Comment 7 Tim-Philipp Müller 2010-01-16 12:40:11 UTC
I do think this is a bit off-topic :-)  This bug is supposed to be about the framework-wide design aspects really, not so much about element-specific implementation issues.

If you have some new APIs in mind that would benefit parsers, please file feature request bugs, so we can add them. If you have encountered and/or identified performance issues with specific parsers, please also file bugs about them against those elements.

The jpeg parsing issue is somwhat known (see bug #583047), at least for the parser in jpegdec (and should be easy enough to fix IIRC). jpegparse only exists in bugzilla so far as far as I know.
Comment 8 Stefan Sauer (gstreamer, gtkdoc dev) 2010-01-28 09:15:02 UTC
I think this also suffers from a terminology problem. We have this draft
http://cgit.freedesktop.org/gstreamer/gstreamer/tree/docs/design/draft-klass.txt
It defines Encoders/Decoders/Muxers/Demuxer and even Extracter/Formatter.

Right now we use Parsers to packetize incoming streams into units for decoding. E.g. standalone bitstreams that are not in a container format are parsed and converted into a format that codecs expect. This allows us to spare all codec implementations to reimplement that.

We also use parsers to to packetize raw audio/video in case we know the format from somewhere.

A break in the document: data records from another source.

**config.mk**
```make
export PLATFORM = sky130hd
export DESIGN_NAME = led_frame_shifter_flat
export DESIGN_NICKNAME = d
export VERILOG_FILES = /design/src/rtl/led_frame_if.sv /design/src/rtl/led_frame_shifter.sv /design/src/flat_wrapper.sv
export SDC_FILE = /design/constraint.sdc
export NUM_CORES = 1
export LEC_CHECK = 0
export ABC_AREA = 0
export CAP_MARGIN = 20
export CORE_UTILIZATION = 35
export CTS_BUF_LIST = sky130_fd_sc_hd__clkbuf_8
export DETAILED_ROUTE_END_ITERATION = 7
export SYNTH_ARGS = -nofsm -noshare
export SYNTH_HDL_FRONTEND = slang
export SYNTH_SLANG_ARGS = --single-unit
```
**constraint.sdc**
```tcl
create_clock -name clk -period 2.5 [get_ports clk]
set_input_delay 0.625 -clock clk [delete_from_list [all_inputs] [get_ports clk]]
set_output_delay 0.625 -clock clk [all_outputs]
set_load 0.03 [all_outputs]
```
[src/rtl/fetch_unit_if.sv]
// Decoder/memory-facing signal bundle of the fetch stage.
interface fetch_unit_if;
    import tinychip_pkg::*;

    logic   start;
    logic   stall;
    logic   branch_taken;
    addr_t  branch_target;
    logic   halt;
    instr_t imem_instr;
    addr_t  imem_addr;
    instr_t instr_out;
    addr_t  instr_pc;
    logic   instr_valid;
    logic   busy;
    logic   done;

    // Environment side: decoder controls and memory read data.
    modport master (
        output start, stall, branch_taken, branch_target, halt, imem_instr,
        input  imem_addr, instr_out, instr_pc, instr_valid, busy, done
    );

    // Fetch unit side.
    modport slave (
        input  start, stall, branch_taken, branch_target, halt, imem_instr,
        output imem_addr, instr_out, instr_pc, instr_valid, busy, done
    );

endinterface : fetch_unit_if

[src/rtl/fetch_skid_reg.sv]
// Single-entry hold buffer that parks the presented instruction while the decoder stalls.
module fetch_skid_reg
    import tinychip_pkg::*;
(
    input  logic        clk,
    input  logic        reset,
    input  logic        load_i,
    input  logic        release_i,
    input  fetch_word_t word_i,
    output fetch_word_t word_o,
    output logic        valid_o
);

    fetch_word_t hold_q, hold_d;
    logic        hold_valid_q, hold_valid_d;

    always_comb begin
        hold_d       = hold_q;
        hold_valid_d = hold_valid_q;
        if (load_i) begin
            hold_d       = word_i;
            hold_valid_d = 1'b1;
        end else if (release_i) begin
            hold_valid_d = 1'b0;
        end
    end

    always_ff @(posedge clk or posedge reset) begin
        if (reset) begin
            hold_q       <= '0;
            hold_valid_q <= 1'b0;
        end else begin
            hold_q       <= hold_d;
            hold_valid_q <= hold_valid_d;
        end
    end

    assign word_o  = hold_q;
    assign valid_o = hold_valid_q;

endmodule : fetch_skid_reg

One benefit of having parsers is that one can find out more details from media, without plugin codecs. On platforms where codecs are run on dsp/gpu instantiating a codec can be slow or can have limmitations.

But then we also use the Parser terminology for 'demuxers' that only have single media streams (wavparse, auparse, ...).


So I actualy like the original plan of having parsers and also make them more madatory. I don't think we need the counterparts in many cases (e.g. rawparse obviously does not need them). For bitstream formats or metadata adding and the single stream format they make sense.

I admit I failed to get the point in comment #3 for the muxers - which of our muxers uses GstAdapater?
Comment 9 Sebastian Dröge (slomo) 2011-05-20 07:17:31 UTC
Is there a plan now how we should move forward?
Comment 10 Tim-Philipp Müller 2012-08-13 23:18:12 UTC
Not sure there's anything in here that warrants keeping this bug open, I think we're covering most of the practical aspects in our parsers-cum-converters these days, and I think it is a fairly intuitive system (unlike Dave's suggestion, IMHO). We also have better signalling in place now both for what muxers require and for what stream-format various streams are.

So let's close this. But please re-open or clone a new bug if there's still something we should look into.